For each of problems 1–3, do the following steps.

(a) ✍ Rewrite the equation into the standard form for rootfinding, \(f(x) = 0\). (b) ⌨ Make a plot of \(f\) over the given interval and determine how many roots lie in the interval. (c) ⌨ Use nlsolve to find an “exact” value for each root. (d) ⌨ Determine a bracketing interval for each root. Then use secant, starting with the endpoints of the interval, to find each root. (e) ⌨ For one of the roots, define e as a vector of the errors in the secant sequence. Determine numerically whether the convergence is superlinear.

  1. \(x^2=e^{-x}\), over \([-2,2]\)

  2. \(2x = \tan x\), over \([-0.2,1.4]\)

  3. \(e^{x+1}=2+x\), over \([-2,2]\)

  4. ⌨ Use a plot to approximately locate all the roots of \(f(x)=x^{-2}-\sin(x)\) in the interval \([0.5,4\pi]\). Then find a pair of initial points for each root such that secant converges to that root.

  5. ✍ Show analytically that the secant method converges in one step for a linear function, regardless of the initialization.

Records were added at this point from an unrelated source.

==> config.mk <==
export PLATFORM = sky130hd
export DESIGN_NAME = lbwc_front
export DESIGN_NICKNAME = d
export VERILOG_FILES = /design/src/rtl/lbwc_pkg.sv /design/src/rtl/lbwc_front.sv
export SDC_FILE = /design/constraint.sdc
export NUM_CORES = 1
export LEC_CHECK = 0
export BUFFER_PORTS_ARGS = -buffer_cell sky130_fd_sc_hd__buf_2
export CELL_PAD_IN_SITES_DETAIL_PLACEMENT = 0
export CELL_PAD_IN_SITES_GLOBAL_PLACEMENT = 1
export CORE_UTILIZATION = 50
export DETAILED_ROUTE_END_ITERATION = 7
export PLACE_DENSITY = 0.82
export SLEW_MARGIN = 25
export SYNTH_ARGS = -nofsm -noshare
export SYNTH_HDL_FRONTEND = slang
export SYNTH_SLANG_ARGS = --single-unit
==> constraint.sdc <==
create_clock -name clk -period 2.6 [get_ports clk]
set_input_delay 0.52 -clock clk [delete_from_list [all_inputs] [get_ports clk]]
set_output_delay 0.52 -clock clk [all_outputs]
set_load 0.05 [all_outputs]
==> src/rtl/lbwc_pkg.sv <==
`default_nettype none
package lbwc_pkg;
    localparam int NUM_BUCKETS = 26;
    localparam int BUCKET_W = 5;
    localparam int SLOT_OUT_W = 6;
    localparam int COUNT_W = 32;
    localparam int STATUS_W = 3;
    localparam logic [7:0] CHAR_LA = 8'h61;
    localparam logic [7:0] CHAR_LZ = 8'h7a;
    localparam logic [7:0] CHAR_UA = 8'h41;
    localparam logic [7:0] CHAR_UZ = 8'h5a;

    typedef enum logic [STATUS_W-1:0] {
        ST_COUNTED   = 3'd0,
        ST_INSERTED  = 3'd1,
        ST_FOUND     = 3'd2,
        ST_NOT_FOUND = 3'd3,
        ST_BAD_LETTER = 3'd4,
        ST_BAD_LENGTH = 3'd5,
        ST_FULL      = 3'd6
    } status_t;

    typedef enum logic [2:0] {
        BK_IDLE,
        BK_LOOKUP,
        BK_CMP,
        BK_NEXT,
        BK_HIT,
        BK_INSERT,
        BK_DONE
    } bk_state_t;

    function automatic logic [7:0] fold_lower(input logic [7:0] c);
        logic [7:0] r;
        r = c;
        if (c >= CHAR_UA && c <= CHAR_UZ)
            r = c + 8'h20;
        return r;
    endfunction
endpackage
`default_nettype wire

==> src/rtl/lbwc_front.sv <==
`default_nettype none
// collects one word per entry of the queue; words go to a char memory by write pointer
module lbwc_front #(
    parameter int WORD_LEN = 32,
    parameter int LEN_W = 6,
    parameter int QD = 2,
    parameter int QP_W = 1
) (
    input  wire logic             clk,
    input  wire logic             rst_n,
    input  wire logic             in_valid,
    output logic                  in_ready,
    input  wire logic             cmd,
    input  wire logic [7:0]       character,
    input  wire logic             last_char,
    // word queue toward the back part
    output logic                  q_valid,
    input  wire logic             q_pop,
    output logic                  q_cmd,
    output logic [LEN_W-1:0]      q_len,
    output logic [7:0]            q_first,
    input  wire logic [$clog2(WORD_LEN)-1:0] rd_idx,
    output logic [7:0]            rd_char
);
    import lbwc_pkg::*;
    localparam int IDX_W = $clog2(WORD_LEN);

    logic [7:0] chars_mem [QD*(2**IDX_W)];
    logic [QP_W-1:0] wp_reg, wp_next, rp_reg, rp_next;
    logic [QP_W:0] cnt_reg, cnt_next;
    logic [LEN_W-1:0] len_reg, len_next;
    logic q_cmd_mem [QD];
    logic [LEN_W-1:0] q_len_mem [QD];
    logic [7:0] q_first_mem [QD];
    logic [7:0] first_reg, first_next;
    logic acc, push, store;
    logic [LEN_W-1:0] fin_len;

    assign in_ready = (cnt_reg != (QP_W+1)'(QD));
    assign acc = in_valid && in_ready;
    assign store = acc && (len_reg < LEN_W'(WORD_LEN-1));
    assign push = acc && last_char;
    assign fin_len = store ? len_reg + 1'b1 : len_reg;

    always_comb
    begin
        len_next = len_reg;
        first_next = first_reg;
        if (store)
        begin
            len_next = len_reg + 1'b1;
            if (len_reg == '0)
                first_next = character;
        end
        if (push)
            len_next = '0;
        wp_next = push ? ((wp_reg == QP_W'(QD-1)) ? '0 : wp_reg + 1'b1) : wp_reg;
        rp_next = q_pop ? ((rp_reg == QP_W'(QD-1)) ? '0 : rp_reg + 1'b1) : rp_reg;
        cnt_next = cnt_reg + (QP_W+1)'(push) - (QP_W+1)'(q_pop);
    end

    always_ff @(posedge clk or negedge rst_n)
    begin
        if (!rst_n)
        begin
            wp_reg <= '0;
            rp_reg <= '0;
            cnt_reg <= '0;
            len_reg <= '0;
        end
        else
        begin
            wp_reg <= wp_next;
            rp_reg <= rp_next;
            cnt_reg <= cnt_next;
            len_reg <= len_next;
        end
    end

    always_ff @(posedge clk)
    begin
        first_reg <= first_next;
        if (store)
            chars_mem[{wp_reg, len_reg[IDX_W-1:0]}] <= fold_lower(character);
        if (push)
        begin
            q_cmd_mem[wp_reg] <= cmd;
            q_len_mem[wp_reg] <= fin_len;
            q_first_mem[wp_reg] <= (len_reg == '0) ? character : first_reg;
        end
        rd_char <= chars_mem[{rp_reg, rd_idx}];
    end

    assign q_valid = (cnt_reg != '0);
    assign q_cmd = q_cmd_mem[rp_reg];
    assign q_len = q_len_mem[rp_reg];
    assign q_first = q_first_mem[rp_reg];
endmodule
`default_nettype wire

======== After elaboration in Yosys (flattened, before gate mapping) ========
Memories as Yosys holds them, arrays and structs flattened. A register that Yosys moved wholly into a read port is not among the register bits.
Index checks and enable logic that the tools add are counted.
word-level totals
  register bits ........................... 18
  latch bits .............................. 0
  memory bits (writable) .................. 542
  ROM bits ................................ 0
  input bits .............................. 19
  output and inout port bits .............. 25
  memories ................................ 4
memory list
  name         depth  width  read ports  clocked after Yosys merged registers in  wr ports  line              source
  chars_mem    64     8      1           1                                        1         lbwc_front.sv:28  logic [7:0] chars_mem [QD*(2**IDX_W)];
  q_first_mem  2      8      1           0                                        1         lbwc_front.sv:34  logic [7:0] q_first_mem [QD];
  q_len_mem    2      6      1           0                                        1         lbwc_front.sv:33  logic [LEN_W-1:0] q_len_mem [QD];
  q_cmd_mem    2      1      1           0                                        1         lbwc_front.sv:32  logic q_cmd_mem [QD];
cells by class
  add/subtract/negate cells ............... 6
  multiply operators ...................... 0
  divide/modulo/power cells ............... 0
  magnitude comparators ................... 3
  eq/ne operators ......................... 1
  shift operators ......................... 0
  multiplexer cells ....................... 11
  bitwise gates (word level) .............. 0
  reduce and logical (&&, ||, !) cells .... 6
operator list
  operator                                                                             count
  8-bit 2-to-1 mux                                                                     3
  6-bit 2-to-1 mux                                                                     2
  8-bit by 6-bit adder with 8-bit output, second input constant                        1
  8-bit by 7-bit greater-or-equal comparator with 1-bit output, second input constant  1
  8-bit by 7-bit <= comparator with 1-bit output, second input constant                1
  6-bit by 1-bit adder with 6-bit output, second input constant                        1
  6-bit zero test                                                                      1
  6-bit by 5-bit < comparator with 1-bit output, second input constant                 1
  1-bit 2-to-1 mux                                                                     6
  1-bit logical AND                                                                    4
  1-bit adder, second input constant                                                   2
  2-bit by 1-bit adder with 2-bit output                                               1
  2-bit inequality test, second input constant                                         1
  2-bit nonzero test                                                                   1
  2-bit by 1-bit subtractor with 2-bit output                                          1

======== Depth between registers and ports, before layout ========
  depth in word-level cells ............... 5
  mapped depth ............................ 9

======== Worst setup path before layout ========
No wires, ideal clock.
  path kind ............................... input port to flip-flop
  from .................................... in character[2]
  to ...................................... mem chars_mem[0][6], data pin
  library setup time ...................... 0.380 ns
  data arrival time ....................... 2.171 ns
  data required time ...................... 2.220 ns
  path slack .............................. 0.050 ns
  stages .................................. 3
  path buffers ............................ 0
  path through ............................ or4_1 o22ai_1 o41a_1
between the ends
  longest elaborated chain between the ends .. 4
  elaborated cells between the ends (all ways) .. 6
  classes of those cells .................. add/sub: 1; order compare: 2; mux: 2; reduce/logical: 1
ends and longest elaborated chain
  item                                                                                                                                   line              source
  start: declaration                                                                                                                     lbwc_front.sv:14  input wire logic [7:0] character,
  8-bit by 7-bit greater-or-equal comparator with 1-bit output / 8-bit by 7-bit <= comparator with 1-bit output (equally long branches)  lbwc_pkg.sv:36    if (c >= CHAR_UA && c <= CHAR_UZ)
  1-bit logical AND                                                                                                                      lbwc_pkg.sv:36
  8-bit 2-to-1 mux (*)                                                                                                                   lbwc_pkg.sv:36
  8-bit 2-to-1 mux (*)                                                                                                                   lbwc_front.sv:83  if (store)
  end: declaration                                                                                                                       lbwc_front.sv:28
Mark *: on every way between the ends. The rest lies on a longest branch, timed or not. The select of a mux whose other input is x is not followed.

======== Worst setup path in the final report ========
  from .................................... reg rp_reg
  to ...................................... out q_first[1]
between the ends
  longest elaborated chain between the ends .. 1
ends and longest elaborated chain
  item                      line              source
  start: declaration        lbwc_front.sv:29  logic [QP_W-1:0] wp_reg, wp_next, rp_reg, rp_next;
  start signal: assignment  lbwc_front.sv:74  rp_reg <= rp_next;
  memory 2 x 8 bit          -
  end: declaration          lbwc_front.sv:21  output logic [7:0] q_first,
No other way between the ends.

==> results.py <==
metrics = {
    "synthesis": {
        "yosys-top-cells-count": "550 x edfxtp_1, 126 x mux4_2, 78 x nor2_1",
        "async_flop_share": 0.0176,
        "synth_most_common_cell": "edfxtp_1",
        "synth_cells": 1057,
        "syn_avg_cell_area_sq_um": 20.9,
        "yosys.area.top_type": "edfxtp_1",
        "ys_ff_latch": 568,
        "synth-edff-count": 550,
        "synth.distinct_cells": 49,
        "synth_ff_type": "edfxtp_1",
        "synth_nets": 1081,
        "synth.area.top_cells": "edfxtp_1 75%, mux4_2 13%, nor2_1 1.3%",
        "syn_area_sq_um": 22100,
        "yosysWarnings": 0,
        "yosysSeqAreaShare": 0.767,
        "synth_top_area_share": 0.749,
    },
    "sta": {
        "fin_crit_sh": 0.926,
        "grt_setup_unrepaired": "no",
        "setup_viol": 0,
        "tns_ns": 0,
        "skew_ns": 0.0157,
        "fin_crit_ns": 2.41,
        "setup_slack_ns": 0.193,
        "drv_slew": 0,
        "worst_pin_slew_ns": 0.831,
        "max_freq_ghz": 0.415,
        "worst_hold_slack_ns": 0.103,
        "finalHoldViolCount": 0,
        "slew_headroom": 0.445,
    },
    "final_layout": {
        "layout-drive-gt1-share": 0.314,
        "synthToLayoutAreaGrowth_pct": 15.9,
        "largest_reg_flops": 512,
        "fin_nets": 1246,
        "final_util": 0.591,
        "antenna_cells": 0,
        "n_fill_cell": 3039,
    },
    "grt": {
        "antenna_found_initial": 1,
        "grt.total_usage": 0.223,
        "grt-ovfl-total": 0,
        "grt_pass1_vias": 11502,
        "grt_max_degree": 66,
        "grt_pass1_wl_mm": 72.2,
    },
    "drt": {
        "routed_via_density": 5.96,
        "drtPass1Iterations": 7,
        "drtIter0Drc": 1159,
        "wl_mm": 47.9,
        "postRouteAntennaNets": 0,
        "num_vias": 11006,
        "drcViolationCount": 0,
        "routedWlPerCell_um": 25.9,
    },
    "floorplan": {
        "dieArea_sq_um": 45000,
        "initial_core_util": 0.510,
        "ios": 44,
        "core_area_sq_um": 43300,
        "die_x_um": 212,
        "num_rows": 76,
        "die-height_um": 212,
    },
    "clock_network": {
        "cts_htree_levels": 2,
        "worstSkewPairLatency_ns": 0.61,
        "cts.clk_slew.worst_paths_ns": 0.06,
        "clock_sinks": 568,
        "cts_root_buf": "clkbuf_16",
        "cts-buffers-inserted": 55,
        "clock_path_buffers": 3,
        "cts_tree": "built",
    },
    "critical_path": {
        "critical-path-max-stage-delay_ns": 0.64,
        "path_delay_family": "flip-flops",
        "crit_buf_inv": 1,
        "arrival_ns": 1.89,
        "critPathLaunchType": "flop",
        "r2r_cells": 7,
        "end_kind": "output port",
        "crit_fanout": 17,
        "crit_path_top_delay_cell": "dfrtp_2",
        "path_class": "flop to output port",
        "worst_ep_required_time_ns": 2.08,
        "cp_cell_sequence": "mux2_2, buf_2",
        "cp.depth": 2,
    },
    "power": {
        "power.leakage_nw": 8.39,
        "power.density_nw_per_um2": 850,
        "power.total_mw": 21.7,
        "ir_drop_uv": 742,
    },
    "placed_design": {
        "io_buffers": 43,
        "gp_congestion": 0.816,
        "dp_slack_ns": -0.0189,
        "hpwlAfterDp_mm": 31.1,
    },
    "worst_hold_path": {
        "hold-path-cell-count": 2,
        "hold_path_class": "primary input to flop",
    },
    "outcome": {
        "status": "complete, no violations",
    },
    "job": {
        "maxCapViolations": 0,
    },
}
## cell type report
type                            instances  area [sq um]  share of cell area
Inverter                               11          41.3             0.00161
Clock buffer                           72          1510              0.0592
Timing Repair Buffer                  161          1250              0.0490
Tap cell                              585           732              0.0286
Clock inverter                         26           295              0.0115
Sequential cell                       568         16900               0.662
Multi-Input combinational cell        425          4810               0.188
## metrics by stage
step | std cells | area [sq um]
2_1_floorplan | 1057 | 22100
3_3_place_gp | 1749 | 23700
3_5_place_dp | 1749 | 23700
4_1_cts | 1848 | 25600
5_1_grt | 1848 | 25600
6_report | 1848 | 25600
## layout by cell type (no fill, tap or decap), types with 3 or more instances in the layout
master	n
nand3_1	20
buf_12	11
clkinv_1	10
ha_1	5
a22oi_1	16
nand3b_1	4
and2_1	7
o31ai_1	3
a211oi_1	8
clkbuf_16	57
nor2_1	78
o221ai_1	6
o21ai_0	4
inv_1	10
o22ai_1	9
dfxtp_1	8
mux2i_1	24
mux2_2	24
a22o_1	6
clkinv_2	8
dfrtp_1	9
clkbuf_1	12
nand2_1	24
a21oi_1	15
nor3_1	3
clkbuf_8	4
buf_2	41
edfxtp_1	550
or3b_2	3
nand2b_1	3
buf_4	107
xnor2_1	4
or2_2	3
bufinv_16	7
nor2b_1	7
mux4_2	126
## metal layers
layer	up-vias	wire (um)	global-route usage
li1	4692	-	-
met1	5739	19000	0.304
met2	482	24100	0.369
met3	93	3430	0.0325
met4	0	1400	0.0802
met5	-	0	0
## power by group
group	internal (mW)	switching (mW)
logic	0.989	1.93
clock network	4.75	3.23
registers	10.6	0.257
## worst paths after layout
path | startpoint | end | slack, ns
max | rp_reg | q_first[1] | 0.19
min | q_pop | rp_reg | 0.10
max reg2reg | len_reg[0] | chars_mem[29][6] | 0.35
min reg2reg | cnt_reg[1] | cnt_reg[1] | 0.49
max in group asynchronous | rst_n | rp_reg | 2.07
min in group asynchronous | rst_n | cnt_reg[0] | 0.31
## cell families (layout without fill, tap and decap cells)
logic type,count (synthesis),count (layout),share of synthesized area
adder cells (fa/ha/maj),5,5,0.00284
XOR/XNOR,5,5,0.00199
AO/OA/AOI/OAI,78,78,0.0251
flip-flops,568,568,0.767
buffers and inverters,64,270,0.0147
multiplexers,176,176,0.154
AND/OR/NAND/NOR,161,161,0.0337
## what timing repair did
action	CTS	global route
gates resized for setup	1	0
hold endpoints to repair	10	0
buffers inserted	0	0
setup endpoints to repair	15	0
hold buffers	1	0
Note: power is estimated with default switching activity, not from simulation.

  6. ✍ In general, the secant method formula (87) cannot be applied if \(x_{k}=x_{k-1}\). However, suppose that \(f(x)=ax^2+bx+c\) for constants \(a\), \(b\), and \(c\). Show that in this case the formula can be simplified to one that is well defined when \(x_{k}=x_{k-1}\). Then show that the resulting \(x_{k+1}\) is the same as the result of one step of Newton’s method applied to \(f\) at \(x_k\).

  7. ✍ Let \(f(x)=x^2\). Show that if \((1/x_1)\) and \((1/x_2)\) are positive integers, and the secant iteration is applied, then the sequence \(1/x_1,1/x_2,1/x_3,\ldots\) is a Fibonacci sequence.

  8. ✍ Provide the details that show how to derive (88) from (87).

  9. ⌨ Write a function iqi(f,x1,x2,x3) that performs inverse quadratic interpolation for finding a root of \(f\), given three initial estimates. To find the quadratic polynomial \(q(y)\) passing through the three most recent points, use fit from the Polynomials package. Test your function on the first problem from this section.